El debate abierto en Dubái, donde algunos grandes promotores están creando sus propias divisiones de construcción y prescindiendo del contratista general, no debe interpretarse como una rareza local. Es una señal de algo más profundo. Cuando un promotor encuentra cada vez menos empresas dispuestas a licitar, cuando los costes son más difíciles de tensionar y cuando los retrasos se detectan demasiado tarde, la tentación de asumir el control directo de la obra resulta comprensible.
Ahora bien, conviene no confundir control con propiedad. Internalizar la ejecución puede acercar la toma de decisiones al promotor, pero no elimina por sí sola la complejidad de construir. La logística de obra, la coordinación de subcontratas, la seguridad, la gestión documental, las modificaciones de alcance o la trazabilidad de decisiones no desaparecen porque el equipo esté en nómina. Simplemente cambian de lugar. Y, si no existen procesos sólidos, tecnología adecuada y una cultura de documentación rigurosa, el promotor puede terminar reproduciendo internamente los mismos problemas que quería evitar externamente.
El verdadero problema no es siempre quién ejecuta la obra, sino cuándo y cómo circula la información crítica. En demasiados proyectos, las desviaciones llegan al promotor cuando ya se han convertido en retrasos consolidados o sobrecostes inevitables. Un cambio aprobado tarde, una incidencia no documentada o una variación comunicada sin impacto claro en plazo y presupuesto pueden tener consecuencias importantes. En construcción, la información que llega tarde pierde buena parte de su valor.

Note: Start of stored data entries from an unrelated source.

**config.mk**
```make
export PLATFORM = sky130hd
export DESIGN_NAME = instr_fetch
export DESIGN_NICKNAME = d
export VERILOG_FILES = /design/src/rtl/instr_fetch_pkg.sv /design/src/rtl/instr_fields.sv /design/src/rtl/instr_fetch.sv
export SDC_FILE = /design/constraint.sdc
export NUM_CORES = 1
export LEC_CHECK = 0
export BUFFER_PORTS_ARGS = -buffer_cell sky130_fd_sc_hd__buf_2
export CAP_MARGIN = 20
export CORE_MARGIN = 1
export CORE_UTILIZATION = 30
export DETAILED_ROUTE_END_ITERATION = 6
export GPL_TIMING_DRIVEN = 0
export HOLD_SLACK_MARGIN = 0.02
export PLACE_DENSITY = 0.61
export SYNTH_ARGS = -nofsm -noshare
export SYNTH_HDL_FRONTEND = slang
export SYNTH_HIERARCHICAL = 1
export SYNTH_SLANG_ARGS = --single-unit
```
**constraint.sdc**
```tcl
create_clock -name clk -period 5.4 [get_ports clk]
set_input_delay 0.27 -clock clk [delete_from_list [all_inputs] [get_ports clk]]
set_output_delay 0.27 -clock clk [all_outputs]
set_load 0.005 [all_outputs]
```
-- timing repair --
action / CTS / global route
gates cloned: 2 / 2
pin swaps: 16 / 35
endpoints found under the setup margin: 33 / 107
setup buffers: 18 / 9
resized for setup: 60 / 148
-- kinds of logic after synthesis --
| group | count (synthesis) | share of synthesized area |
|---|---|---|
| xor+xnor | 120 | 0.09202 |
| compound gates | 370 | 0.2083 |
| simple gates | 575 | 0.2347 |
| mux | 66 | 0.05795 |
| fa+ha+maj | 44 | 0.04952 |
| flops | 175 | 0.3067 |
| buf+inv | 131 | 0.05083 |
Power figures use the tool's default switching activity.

Por eso, la internalización solo será eficaz si va acompañada de visibilidad operativa en tiempo real. Y esa misma lógica aplica a los contratistas generales que quieran seguir siendo socios estratégicos de los promotores. Ya no basta con entregar informes periódicos ni con pedir confianza. La nueva expectativa es trabajar en entornos compartidos, donde promotor, contratista, dirección facultativa y equipos de obra puedan consultar la misma información, registrar decisiones, elevar incidencias, aprobar cambios y entender su impacto antes de que el trabajo se ejecute.

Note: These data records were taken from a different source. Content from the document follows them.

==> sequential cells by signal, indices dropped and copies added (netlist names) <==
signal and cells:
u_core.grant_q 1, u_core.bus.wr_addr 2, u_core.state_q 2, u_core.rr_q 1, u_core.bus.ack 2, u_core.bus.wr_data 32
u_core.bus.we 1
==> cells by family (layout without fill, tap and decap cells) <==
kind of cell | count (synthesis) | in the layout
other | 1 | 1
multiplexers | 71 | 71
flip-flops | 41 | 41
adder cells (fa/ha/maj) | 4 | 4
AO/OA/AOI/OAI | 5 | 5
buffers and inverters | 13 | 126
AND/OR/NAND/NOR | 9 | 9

La captura visual de obra, incluida la documentación 360°, añade una capa especialmente relevante. Permite comparar el avance real con los planos, revisar fases anteriores y disponer de un registro permanente del activo. Esto reduce retrabajos durante la ejecución y aporta valor incluso años después, durante la operación y mantenimiento del edificio.
En este contexto, los contratistas que incorporen transparencia como parte estándar de su propuesta tendrán una ventaja competitiva clara. No estarán simplemente ofreciendo tecnología; estarán respondiendo a la razón por la que algunos promotores se plantean internalizar: la necesidad de saber qué ocurre en la obra a tiempo para actuar.
La conclusión es sencilla. Internalizar puede ser una solución, pero no es una garantía. Externalizar puede seguir funcionando, pero exige nuevos estándares de colaboración. El futuro de la construcción no dependerá solo de quién tenga la responsabilidad contractual, sino de quién sea capaz de construir con datos fiables, decisiones trazables y visibilidad compartida. Ahí es donde el sector debe poner el foco.